Assignment: Look through the records and copy every line in which "negedge" appears.

(Dataset entries)
___
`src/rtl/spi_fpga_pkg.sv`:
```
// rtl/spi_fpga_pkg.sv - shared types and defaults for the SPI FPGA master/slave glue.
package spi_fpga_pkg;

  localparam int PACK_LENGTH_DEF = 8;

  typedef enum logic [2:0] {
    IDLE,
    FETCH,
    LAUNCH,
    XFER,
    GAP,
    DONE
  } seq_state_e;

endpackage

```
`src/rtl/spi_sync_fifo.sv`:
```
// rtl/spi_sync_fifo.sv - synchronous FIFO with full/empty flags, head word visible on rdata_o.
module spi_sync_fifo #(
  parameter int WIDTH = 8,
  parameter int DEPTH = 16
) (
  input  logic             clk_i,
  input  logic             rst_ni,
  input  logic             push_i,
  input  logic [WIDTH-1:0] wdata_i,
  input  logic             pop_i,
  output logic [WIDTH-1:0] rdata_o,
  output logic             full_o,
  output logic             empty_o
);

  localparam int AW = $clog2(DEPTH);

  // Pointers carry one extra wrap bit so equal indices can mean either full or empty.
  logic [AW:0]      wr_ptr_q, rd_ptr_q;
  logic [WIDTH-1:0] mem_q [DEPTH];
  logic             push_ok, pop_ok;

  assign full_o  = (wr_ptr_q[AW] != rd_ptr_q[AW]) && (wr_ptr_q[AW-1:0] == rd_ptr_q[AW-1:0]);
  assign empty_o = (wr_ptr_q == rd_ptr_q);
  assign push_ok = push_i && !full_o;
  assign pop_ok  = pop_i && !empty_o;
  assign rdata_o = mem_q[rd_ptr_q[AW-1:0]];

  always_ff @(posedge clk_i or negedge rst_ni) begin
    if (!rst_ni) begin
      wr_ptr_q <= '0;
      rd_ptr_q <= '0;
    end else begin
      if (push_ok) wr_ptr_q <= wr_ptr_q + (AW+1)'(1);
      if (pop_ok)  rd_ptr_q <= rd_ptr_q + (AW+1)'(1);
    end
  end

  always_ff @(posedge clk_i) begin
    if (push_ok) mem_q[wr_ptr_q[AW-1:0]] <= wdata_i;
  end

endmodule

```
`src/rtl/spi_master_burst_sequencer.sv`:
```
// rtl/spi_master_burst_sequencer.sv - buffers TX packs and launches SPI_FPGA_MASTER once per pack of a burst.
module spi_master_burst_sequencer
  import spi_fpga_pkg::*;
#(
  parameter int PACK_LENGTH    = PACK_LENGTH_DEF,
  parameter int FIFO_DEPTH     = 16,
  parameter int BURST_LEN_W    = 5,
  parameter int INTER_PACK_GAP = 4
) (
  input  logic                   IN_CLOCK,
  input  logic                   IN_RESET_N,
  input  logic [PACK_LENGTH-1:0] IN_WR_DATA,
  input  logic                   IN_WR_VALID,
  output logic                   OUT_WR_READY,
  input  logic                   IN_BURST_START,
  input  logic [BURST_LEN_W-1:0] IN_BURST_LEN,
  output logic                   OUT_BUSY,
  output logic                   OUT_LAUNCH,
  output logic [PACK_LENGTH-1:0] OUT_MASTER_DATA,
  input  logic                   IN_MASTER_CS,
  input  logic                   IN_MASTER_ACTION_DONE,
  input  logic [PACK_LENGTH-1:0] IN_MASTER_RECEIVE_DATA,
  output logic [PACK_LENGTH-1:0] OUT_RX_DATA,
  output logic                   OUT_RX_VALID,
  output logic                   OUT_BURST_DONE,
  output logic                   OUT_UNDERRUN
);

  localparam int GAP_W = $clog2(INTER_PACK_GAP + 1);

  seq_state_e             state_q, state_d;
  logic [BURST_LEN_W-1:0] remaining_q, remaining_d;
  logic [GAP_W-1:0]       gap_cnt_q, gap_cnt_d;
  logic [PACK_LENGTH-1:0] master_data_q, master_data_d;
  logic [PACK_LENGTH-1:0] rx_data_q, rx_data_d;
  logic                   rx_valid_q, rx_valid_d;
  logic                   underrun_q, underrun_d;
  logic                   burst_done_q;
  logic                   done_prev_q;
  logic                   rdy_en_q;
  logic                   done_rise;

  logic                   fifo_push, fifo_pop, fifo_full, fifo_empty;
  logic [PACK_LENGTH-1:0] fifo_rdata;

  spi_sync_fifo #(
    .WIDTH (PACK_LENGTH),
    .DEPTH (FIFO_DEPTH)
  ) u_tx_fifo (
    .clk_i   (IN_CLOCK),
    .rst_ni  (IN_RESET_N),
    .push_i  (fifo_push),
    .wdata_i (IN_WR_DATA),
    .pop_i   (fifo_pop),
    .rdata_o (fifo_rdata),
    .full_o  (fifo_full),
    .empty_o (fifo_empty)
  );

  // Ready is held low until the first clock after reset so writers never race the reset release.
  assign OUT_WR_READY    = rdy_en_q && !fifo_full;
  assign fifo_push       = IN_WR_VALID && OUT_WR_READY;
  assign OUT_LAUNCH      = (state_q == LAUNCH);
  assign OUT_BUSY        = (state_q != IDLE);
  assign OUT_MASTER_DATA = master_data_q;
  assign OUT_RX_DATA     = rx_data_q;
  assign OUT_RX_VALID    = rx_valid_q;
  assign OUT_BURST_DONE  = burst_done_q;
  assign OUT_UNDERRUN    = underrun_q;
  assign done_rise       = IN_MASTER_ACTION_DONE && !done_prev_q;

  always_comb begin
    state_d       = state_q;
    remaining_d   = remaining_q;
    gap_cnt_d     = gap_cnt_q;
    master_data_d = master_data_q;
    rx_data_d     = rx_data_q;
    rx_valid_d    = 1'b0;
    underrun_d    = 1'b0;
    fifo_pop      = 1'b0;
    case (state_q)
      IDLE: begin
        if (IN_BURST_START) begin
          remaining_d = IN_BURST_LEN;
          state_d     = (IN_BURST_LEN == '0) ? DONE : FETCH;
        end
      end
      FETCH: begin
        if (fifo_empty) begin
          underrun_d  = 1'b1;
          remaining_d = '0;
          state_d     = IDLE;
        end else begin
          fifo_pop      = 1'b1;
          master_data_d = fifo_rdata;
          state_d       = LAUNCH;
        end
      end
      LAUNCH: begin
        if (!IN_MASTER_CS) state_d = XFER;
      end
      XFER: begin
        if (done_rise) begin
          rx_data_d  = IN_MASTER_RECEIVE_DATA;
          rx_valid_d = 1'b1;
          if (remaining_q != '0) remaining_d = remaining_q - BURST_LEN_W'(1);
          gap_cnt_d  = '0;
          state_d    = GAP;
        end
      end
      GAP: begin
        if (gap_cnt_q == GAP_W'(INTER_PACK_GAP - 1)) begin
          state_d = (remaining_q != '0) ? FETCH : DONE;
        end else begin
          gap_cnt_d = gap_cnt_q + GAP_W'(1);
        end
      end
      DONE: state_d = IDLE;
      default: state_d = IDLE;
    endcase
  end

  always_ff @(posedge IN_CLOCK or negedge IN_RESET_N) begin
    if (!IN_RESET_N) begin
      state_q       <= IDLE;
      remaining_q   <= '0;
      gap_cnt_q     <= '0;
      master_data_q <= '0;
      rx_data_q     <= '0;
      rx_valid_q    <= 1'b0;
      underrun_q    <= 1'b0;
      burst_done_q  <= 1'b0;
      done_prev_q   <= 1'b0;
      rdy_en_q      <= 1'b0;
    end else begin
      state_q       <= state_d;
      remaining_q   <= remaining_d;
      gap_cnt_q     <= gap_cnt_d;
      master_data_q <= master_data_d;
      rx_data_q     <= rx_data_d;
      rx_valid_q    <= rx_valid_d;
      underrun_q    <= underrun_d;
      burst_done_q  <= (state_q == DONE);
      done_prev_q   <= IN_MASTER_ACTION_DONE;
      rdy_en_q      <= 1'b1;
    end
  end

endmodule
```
___
Finished exercise:
  always_ff @(posedge clk_i or negedge rst_ni) begin
  always_ff @(posedge IN_CLOCK or negedge IN_RESET_N) begin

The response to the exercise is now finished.